WHAT TO PRODUCE
The expected answer is a bare count of the lines in the data below that contain "were".

━━━

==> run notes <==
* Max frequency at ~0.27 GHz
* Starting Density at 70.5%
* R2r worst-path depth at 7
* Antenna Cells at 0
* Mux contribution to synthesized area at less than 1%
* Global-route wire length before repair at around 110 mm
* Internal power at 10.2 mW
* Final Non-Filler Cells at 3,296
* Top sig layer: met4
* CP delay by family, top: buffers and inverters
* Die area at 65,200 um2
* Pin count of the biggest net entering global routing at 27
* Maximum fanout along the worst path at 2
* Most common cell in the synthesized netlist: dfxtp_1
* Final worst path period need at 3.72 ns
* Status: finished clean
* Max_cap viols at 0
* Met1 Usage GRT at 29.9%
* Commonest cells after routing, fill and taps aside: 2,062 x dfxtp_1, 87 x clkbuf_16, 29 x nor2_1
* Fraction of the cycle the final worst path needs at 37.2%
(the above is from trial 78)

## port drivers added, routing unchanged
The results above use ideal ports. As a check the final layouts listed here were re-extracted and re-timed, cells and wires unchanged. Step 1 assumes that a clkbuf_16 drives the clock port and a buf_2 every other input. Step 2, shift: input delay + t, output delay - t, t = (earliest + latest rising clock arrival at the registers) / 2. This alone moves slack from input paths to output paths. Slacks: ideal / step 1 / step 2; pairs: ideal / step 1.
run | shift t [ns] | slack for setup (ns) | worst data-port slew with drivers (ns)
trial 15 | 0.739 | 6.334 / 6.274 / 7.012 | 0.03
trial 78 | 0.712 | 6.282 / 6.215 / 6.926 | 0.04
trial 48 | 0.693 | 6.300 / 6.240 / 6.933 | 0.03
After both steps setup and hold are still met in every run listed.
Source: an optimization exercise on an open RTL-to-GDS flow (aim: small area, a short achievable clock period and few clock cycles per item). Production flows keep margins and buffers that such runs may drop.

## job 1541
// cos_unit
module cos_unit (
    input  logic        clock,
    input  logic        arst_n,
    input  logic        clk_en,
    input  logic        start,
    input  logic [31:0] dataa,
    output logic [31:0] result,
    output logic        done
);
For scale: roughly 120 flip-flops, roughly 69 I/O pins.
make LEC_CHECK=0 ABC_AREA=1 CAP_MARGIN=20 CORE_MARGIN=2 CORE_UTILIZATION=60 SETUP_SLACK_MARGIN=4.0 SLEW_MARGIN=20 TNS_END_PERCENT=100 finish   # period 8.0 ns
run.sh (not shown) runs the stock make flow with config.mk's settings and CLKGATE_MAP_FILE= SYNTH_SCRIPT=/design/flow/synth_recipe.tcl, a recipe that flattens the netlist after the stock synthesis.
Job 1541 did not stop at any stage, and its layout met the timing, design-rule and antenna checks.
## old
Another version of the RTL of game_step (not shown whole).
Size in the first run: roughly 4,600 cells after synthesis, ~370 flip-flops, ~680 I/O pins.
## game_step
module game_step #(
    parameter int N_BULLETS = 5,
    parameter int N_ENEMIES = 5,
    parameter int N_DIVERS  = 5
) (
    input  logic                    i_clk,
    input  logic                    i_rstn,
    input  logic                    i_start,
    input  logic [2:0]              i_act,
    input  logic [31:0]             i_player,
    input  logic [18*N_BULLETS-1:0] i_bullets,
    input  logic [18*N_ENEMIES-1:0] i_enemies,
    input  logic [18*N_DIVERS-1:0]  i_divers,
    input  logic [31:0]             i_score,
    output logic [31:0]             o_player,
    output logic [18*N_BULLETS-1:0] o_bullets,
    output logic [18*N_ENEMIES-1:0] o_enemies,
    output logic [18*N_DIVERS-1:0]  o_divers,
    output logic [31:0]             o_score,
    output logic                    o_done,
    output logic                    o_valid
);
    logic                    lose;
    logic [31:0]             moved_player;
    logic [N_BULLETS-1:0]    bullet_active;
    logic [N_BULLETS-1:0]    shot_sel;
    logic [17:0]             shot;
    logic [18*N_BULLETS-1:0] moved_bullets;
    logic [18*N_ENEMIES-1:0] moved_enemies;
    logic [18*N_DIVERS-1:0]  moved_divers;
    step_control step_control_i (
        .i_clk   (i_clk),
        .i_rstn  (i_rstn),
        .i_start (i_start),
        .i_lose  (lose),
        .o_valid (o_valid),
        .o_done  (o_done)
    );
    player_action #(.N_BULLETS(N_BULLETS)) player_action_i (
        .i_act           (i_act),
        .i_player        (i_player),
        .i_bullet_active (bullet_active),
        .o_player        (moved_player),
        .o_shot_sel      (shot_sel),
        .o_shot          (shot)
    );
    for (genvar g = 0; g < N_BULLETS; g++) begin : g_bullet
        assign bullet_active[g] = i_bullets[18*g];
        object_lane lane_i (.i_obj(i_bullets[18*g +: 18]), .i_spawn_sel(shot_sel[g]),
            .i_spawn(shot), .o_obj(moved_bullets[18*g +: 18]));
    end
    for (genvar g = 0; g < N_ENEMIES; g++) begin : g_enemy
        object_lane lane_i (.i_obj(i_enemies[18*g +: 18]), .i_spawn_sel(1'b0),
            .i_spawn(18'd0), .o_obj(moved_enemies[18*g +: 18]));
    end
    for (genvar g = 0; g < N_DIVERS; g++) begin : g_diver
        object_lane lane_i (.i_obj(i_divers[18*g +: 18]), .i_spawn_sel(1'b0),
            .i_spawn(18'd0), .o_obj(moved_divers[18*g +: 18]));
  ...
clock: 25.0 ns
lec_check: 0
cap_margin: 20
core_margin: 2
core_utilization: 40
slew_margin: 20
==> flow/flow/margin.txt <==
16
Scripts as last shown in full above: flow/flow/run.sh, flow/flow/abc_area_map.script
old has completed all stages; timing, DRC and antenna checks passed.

━━━

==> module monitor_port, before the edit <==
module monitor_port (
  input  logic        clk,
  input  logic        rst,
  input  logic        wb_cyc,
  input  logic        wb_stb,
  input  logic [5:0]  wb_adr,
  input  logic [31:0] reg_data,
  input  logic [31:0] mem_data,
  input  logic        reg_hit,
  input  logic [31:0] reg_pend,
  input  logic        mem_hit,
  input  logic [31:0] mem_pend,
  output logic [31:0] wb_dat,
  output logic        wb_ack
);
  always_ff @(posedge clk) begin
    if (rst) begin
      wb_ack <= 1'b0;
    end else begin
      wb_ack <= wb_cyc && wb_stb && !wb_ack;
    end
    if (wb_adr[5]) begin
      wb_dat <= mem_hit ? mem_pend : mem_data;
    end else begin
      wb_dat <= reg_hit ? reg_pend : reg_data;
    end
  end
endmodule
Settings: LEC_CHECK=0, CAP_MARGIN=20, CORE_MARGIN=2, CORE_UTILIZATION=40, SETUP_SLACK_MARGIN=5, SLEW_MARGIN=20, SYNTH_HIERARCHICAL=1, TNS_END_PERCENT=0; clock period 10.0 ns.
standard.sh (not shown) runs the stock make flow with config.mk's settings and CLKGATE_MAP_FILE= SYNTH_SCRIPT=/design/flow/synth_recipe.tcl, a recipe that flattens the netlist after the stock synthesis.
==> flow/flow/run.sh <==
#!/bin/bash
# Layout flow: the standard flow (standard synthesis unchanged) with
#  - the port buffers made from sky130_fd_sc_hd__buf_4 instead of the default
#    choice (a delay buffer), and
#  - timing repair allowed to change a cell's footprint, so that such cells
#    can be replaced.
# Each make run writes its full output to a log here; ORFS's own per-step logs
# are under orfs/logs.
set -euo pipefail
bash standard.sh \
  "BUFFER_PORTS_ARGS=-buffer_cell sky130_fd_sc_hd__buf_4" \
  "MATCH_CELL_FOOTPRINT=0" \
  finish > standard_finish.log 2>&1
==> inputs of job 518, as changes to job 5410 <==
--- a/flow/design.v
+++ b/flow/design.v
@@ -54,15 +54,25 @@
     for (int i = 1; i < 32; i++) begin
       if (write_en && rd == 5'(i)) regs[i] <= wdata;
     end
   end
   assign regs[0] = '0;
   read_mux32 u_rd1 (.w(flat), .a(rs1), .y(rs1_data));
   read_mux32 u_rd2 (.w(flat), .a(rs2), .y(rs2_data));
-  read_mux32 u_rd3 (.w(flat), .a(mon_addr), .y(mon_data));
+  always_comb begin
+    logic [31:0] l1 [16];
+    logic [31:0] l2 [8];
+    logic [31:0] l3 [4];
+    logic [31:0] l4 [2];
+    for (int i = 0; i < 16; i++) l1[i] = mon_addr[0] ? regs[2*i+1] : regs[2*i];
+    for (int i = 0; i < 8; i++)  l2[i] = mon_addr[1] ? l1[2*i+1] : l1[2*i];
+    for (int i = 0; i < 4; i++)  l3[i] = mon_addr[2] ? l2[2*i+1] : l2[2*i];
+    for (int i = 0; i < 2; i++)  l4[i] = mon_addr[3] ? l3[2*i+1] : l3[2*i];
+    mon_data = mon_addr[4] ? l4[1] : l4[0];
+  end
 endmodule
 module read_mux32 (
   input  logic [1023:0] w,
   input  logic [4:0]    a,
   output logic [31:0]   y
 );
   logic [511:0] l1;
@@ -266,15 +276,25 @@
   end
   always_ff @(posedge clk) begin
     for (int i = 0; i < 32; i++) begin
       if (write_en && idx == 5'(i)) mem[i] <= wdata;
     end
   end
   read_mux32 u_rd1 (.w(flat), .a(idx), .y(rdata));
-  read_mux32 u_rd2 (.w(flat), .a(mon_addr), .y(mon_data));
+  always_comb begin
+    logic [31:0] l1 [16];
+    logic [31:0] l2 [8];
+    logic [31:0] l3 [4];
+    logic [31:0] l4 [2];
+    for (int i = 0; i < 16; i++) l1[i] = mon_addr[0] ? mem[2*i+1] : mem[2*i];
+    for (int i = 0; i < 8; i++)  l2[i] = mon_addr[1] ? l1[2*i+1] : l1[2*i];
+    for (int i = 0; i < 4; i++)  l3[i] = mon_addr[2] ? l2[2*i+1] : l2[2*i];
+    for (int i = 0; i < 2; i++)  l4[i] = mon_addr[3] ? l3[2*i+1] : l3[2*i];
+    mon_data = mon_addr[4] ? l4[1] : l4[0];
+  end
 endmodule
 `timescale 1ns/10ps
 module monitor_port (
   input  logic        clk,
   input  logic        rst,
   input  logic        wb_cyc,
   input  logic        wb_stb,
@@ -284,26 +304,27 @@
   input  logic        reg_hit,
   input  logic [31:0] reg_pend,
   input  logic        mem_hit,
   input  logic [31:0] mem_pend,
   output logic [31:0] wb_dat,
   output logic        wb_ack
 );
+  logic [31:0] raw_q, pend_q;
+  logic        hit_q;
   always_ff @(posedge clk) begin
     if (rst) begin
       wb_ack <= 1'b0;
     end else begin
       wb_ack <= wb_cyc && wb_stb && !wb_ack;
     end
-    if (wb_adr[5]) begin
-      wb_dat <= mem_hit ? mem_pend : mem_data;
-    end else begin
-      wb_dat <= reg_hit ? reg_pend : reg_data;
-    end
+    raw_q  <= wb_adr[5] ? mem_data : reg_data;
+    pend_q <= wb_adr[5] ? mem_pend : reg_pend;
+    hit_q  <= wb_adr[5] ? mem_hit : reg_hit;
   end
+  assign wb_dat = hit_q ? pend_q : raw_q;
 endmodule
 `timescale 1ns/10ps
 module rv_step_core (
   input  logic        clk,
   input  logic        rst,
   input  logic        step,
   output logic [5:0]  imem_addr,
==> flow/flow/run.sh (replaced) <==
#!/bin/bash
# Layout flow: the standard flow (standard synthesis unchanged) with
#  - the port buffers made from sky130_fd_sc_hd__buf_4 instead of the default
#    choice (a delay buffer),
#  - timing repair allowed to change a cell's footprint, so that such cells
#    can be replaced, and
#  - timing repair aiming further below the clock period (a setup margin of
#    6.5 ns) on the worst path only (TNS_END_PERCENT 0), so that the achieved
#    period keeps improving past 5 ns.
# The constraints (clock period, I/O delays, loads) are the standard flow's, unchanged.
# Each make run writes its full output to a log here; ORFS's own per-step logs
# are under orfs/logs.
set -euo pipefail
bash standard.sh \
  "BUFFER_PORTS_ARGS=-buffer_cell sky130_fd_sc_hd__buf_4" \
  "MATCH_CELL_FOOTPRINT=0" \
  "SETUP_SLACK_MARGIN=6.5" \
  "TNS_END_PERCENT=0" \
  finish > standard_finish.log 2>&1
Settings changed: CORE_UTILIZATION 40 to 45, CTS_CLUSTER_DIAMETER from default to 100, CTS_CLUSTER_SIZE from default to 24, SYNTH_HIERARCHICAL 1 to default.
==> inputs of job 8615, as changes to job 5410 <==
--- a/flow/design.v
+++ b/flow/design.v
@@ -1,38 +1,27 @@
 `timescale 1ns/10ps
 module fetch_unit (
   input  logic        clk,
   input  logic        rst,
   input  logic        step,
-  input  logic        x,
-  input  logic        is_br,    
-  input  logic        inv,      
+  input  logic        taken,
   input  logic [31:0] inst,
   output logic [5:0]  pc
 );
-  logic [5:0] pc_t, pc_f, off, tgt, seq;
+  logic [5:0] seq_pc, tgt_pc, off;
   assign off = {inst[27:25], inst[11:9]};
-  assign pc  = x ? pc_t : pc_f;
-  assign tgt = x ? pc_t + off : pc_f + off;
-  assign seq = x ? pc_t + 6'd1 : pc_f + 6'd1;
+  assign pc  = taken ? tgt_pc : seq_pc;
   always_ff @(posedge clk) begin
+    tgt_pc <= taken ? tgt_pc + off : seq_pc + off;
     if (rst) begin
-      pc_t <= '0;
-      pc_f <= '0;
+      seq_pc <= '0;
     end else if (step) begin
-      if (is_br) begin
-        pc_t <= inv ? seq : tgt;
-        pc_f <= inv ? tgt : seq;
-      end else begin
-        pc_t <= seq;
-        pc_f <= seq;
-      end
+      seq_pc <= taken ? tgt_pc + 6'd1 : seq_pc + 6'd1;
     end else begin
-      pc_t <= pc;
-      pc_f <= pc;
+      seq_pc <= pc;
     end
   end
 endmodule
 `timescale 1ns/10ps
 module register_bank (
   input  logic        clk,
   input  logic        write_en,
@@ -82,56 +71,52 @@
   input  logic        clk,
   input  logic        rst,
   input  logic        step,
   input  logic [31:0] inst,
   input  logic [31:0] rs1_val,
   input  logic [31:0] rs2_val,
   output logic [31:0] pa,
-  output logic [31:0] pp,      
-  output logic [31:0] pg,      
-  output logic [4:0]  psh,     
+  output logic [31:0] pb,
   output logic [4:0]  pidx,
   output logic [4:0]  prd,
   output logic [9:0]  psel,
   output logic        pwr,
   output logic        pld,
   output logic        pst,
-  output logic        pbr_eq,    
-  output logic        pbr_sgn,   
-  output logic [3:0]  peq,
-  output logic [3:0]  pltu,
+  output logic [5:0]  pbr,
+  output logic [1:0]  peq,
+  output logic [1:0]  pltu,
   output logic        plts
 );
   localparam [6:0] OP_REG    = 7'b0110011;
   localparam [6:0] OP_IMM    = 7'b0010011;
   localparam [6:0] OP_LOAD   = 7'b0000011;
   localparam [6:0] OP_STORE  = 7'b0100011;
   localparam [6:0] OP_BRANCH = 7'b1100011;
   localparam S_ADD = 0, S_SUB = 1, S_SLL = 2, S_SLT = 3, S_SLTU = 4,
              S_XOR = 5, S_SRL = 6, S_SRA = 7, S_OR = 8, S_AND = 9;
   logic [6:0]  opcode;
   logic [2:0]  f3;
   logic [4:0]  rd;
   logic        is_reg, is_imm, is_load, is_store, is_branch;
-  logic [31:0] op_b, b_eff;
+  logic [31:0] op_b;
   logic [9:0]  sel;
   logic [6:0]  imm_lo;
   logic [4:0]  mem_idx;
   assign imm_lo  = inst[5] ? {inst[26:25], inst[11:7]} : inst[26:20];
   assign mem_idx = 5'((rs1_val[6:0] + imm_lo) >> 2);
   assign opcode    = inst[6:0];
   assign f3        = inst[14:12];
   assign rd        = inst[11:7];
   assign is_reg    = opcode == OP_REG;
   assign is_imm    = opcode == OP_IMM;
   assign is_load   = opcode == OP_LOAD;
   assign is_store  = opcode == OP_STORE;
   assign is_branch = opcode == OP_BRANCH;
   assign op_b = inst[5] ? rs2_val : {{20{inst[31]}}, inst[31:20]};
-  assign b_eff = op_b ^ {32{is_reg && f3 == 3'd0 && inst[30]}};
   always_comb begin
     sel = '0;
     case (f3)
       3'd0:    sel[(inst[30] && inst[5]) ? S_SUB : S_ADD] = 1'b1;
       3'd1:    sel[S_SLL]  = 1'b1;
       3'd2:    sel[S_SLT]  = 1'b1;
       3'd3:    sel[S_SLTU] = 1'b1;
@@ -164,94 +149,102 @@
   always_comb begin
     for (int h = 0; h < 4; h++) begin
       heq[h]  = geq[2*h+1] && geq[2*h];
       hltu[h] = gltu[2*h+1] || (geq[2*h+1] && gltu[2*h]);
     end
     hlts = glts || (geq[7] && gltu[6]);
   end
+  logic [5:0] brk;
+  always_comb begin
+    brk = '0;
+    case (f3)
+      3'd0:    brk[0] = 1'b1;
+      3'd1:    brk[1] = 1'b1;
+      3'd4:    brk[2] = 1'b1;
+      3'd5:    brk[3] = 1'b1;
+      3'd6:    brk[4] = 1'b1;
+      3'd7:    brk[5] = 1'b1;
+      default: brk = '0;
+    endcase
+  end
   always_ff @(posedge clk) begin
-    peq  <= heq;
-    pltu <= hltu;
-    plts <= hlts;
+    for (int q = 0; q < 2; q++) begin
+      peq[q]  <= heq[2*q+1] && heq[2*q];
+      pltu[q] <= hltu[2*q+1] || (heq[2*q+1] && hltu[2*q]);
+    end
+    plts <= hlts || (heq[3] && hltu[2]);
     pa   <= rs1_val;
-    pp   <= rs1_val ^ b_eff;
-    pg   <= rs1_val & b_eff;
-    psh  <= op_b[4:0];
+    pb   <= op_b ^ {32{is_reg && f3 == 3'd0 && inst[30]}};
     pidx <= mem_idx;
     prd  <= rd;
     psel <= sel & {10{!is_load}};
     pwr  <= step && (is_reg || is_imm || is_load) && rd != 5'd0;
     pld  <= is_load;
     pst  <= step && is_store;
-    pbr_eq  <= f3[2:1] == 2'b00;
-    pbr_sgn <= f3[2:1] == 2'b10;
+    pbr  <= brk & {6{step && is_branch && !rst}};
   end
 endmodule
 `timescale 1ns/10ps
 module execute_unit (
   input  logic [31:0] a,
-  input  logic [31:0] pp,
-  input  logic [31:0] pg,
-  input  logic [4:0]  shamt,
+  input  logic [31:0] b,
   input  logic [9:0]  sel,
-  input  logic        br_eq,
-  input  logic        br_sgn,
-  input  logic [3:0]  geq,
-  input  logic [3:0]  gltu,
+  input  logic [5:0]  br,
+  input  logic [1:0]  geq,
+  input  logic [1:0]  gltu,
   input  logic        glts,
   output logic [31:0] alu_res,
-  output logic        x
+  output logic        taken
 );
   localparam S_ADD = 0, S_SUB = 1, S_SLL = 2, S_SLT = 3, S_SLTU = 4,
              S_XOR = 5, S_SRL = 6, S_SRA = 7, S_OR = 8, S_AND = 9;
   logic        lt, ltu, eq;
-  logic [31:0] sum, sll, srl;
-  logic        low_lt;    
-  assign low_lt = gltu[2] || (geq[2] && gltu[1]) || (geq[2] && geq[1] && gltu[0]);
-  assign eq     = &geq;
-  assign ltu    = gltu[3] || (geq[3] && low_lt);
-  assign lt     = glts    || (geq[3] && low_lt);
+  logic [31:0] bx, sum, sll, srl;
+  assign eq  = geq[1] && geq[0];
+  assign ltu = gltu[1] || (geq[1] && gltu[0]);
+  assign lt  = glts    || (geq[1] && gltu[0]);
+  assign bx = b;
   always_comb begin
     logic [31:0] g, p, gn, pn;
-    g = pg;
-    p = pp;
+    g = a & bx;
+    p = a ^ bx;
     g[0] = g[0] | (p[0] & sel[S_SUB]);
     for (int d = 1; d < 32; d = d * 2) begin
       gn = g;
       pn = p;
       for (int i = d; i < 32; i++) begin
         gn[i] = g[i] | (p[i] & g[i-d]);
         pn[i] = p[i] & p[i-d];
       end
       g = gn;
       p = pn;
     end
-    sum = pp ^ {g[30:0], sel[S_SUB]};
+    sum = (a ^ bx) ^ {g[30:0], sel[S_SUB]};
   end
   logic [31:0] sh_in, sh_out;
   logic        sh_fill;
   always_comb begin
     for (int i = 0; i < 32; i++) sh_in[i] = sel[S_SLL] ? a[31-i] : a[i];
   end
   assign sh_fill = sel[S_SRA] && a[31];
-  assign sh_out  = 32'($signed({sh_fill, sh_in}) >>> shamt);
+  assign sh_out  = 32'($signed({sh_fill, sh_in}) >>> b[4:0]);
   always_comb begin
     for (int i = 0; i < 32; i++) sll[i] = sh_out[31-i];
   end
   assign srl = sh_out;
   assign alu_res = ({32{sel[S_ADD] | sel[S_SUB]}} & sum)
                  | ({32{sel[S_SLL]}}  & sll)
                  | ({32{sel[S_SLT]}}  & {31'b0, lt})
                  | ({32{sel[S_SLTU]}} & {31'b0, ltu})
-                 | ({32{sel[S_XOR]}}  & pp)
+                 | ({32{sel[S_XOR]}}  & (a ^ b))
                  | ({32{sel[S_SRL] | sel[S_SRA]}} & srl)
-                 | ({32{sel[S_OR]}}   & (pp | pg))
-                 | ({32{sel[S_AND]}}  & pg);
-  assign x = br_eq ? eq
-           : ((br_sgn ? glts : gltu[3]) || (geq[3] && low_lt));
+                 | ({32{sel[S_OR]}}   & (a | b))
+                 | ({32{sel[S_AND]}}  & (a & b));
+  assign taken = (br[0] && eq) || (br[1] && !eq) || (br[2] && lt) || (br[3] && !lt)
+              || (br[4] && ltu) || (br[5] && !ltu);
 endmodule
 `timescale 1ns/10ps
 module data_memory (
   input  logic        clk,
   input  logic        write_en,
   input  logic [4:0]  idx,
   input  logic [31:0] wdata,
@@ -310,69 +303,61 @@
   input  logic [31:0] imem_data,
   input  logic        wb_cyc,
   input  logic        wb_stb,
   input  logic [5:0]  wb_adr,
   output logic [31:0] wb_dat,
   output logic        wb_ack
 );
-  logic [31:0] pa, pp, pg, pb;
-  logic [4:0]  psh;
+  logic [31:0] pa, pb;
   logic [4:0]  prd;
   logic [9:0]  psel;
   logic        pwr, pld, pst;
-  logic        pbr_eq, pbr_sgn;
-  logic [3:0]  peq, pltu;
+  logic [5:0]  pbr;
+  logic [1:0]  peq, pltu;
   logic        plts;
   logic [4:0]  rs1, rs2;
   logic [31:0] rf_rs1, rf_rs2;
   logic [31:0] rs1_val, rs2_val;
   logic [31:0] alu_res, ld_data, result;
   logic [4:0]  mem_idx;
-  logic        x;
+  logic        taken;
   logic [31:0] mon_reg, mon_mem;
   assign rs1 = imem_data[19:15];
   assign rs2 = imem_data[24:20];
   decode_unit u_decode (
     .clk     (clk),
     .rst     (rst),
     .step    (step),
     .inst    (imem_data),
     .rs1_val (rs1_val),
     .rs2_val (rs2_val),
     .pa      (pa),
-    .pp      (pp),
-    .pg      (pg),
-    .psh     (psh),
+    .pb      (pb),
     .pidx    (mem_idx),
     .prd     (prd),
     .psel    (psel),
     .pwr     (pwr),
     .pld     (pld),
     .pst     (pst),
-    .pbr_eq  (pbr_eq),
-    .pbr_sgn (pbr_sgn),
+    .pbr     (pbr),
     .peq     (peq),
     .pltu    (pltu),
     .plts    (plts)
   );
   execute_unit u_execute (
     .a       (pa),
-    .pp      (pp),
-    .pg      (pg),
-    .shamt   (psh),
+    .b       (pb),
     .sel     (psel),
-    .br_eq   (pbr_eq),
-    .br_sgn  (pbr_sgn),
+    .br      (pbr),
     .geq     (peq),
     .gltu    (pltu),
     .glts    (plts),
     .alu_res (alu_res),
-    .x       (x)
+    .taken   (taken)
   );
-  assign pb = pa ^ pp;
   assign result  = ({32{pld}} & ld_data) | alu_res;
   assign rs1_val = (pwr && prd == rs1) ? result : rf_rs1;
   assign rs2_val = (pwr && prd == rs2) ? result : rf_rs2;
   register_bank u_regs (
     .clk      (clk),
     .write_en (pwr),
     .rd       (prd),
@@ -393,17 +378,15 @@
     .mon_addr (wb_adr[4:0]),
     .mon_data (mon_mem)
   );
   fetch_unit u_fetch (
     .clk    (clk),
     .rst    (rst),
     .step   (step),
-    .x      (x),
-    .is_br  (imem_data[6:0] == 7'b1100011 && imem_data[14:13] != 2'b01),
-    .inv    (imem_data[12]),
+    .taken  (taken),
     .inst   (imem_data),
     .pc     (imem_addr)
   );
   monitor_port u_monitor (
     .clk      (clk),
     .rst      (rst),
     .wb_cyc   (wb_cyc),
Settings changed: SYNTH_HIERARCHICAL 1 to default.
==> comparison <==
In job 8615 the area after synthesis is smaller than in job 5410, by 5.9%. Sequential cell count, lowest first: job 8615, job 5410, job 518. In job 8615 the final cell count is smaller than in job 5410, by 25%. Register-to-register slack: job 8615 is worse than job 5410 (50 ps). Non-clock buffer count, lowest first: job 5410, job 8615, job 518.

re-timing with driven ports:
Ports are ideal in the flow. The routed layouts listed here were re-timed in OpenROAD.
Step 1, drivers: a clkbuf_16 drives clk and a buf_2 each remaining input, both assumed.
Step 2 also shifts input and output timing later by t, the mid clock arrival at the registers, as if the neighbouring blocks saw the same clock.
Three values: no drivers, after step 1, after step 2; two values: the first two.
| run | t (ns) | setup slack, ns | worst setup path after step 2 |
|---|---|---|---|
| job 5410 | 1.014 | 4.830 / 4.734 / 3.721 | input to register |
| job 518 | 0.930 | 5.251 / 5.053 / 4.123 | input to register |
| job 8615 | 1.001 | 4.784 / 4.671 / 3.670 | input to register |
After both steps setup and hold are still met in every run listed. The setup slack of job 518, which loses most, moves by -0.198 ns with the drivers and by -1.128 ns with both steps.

━━━

RESPONSE AREA
2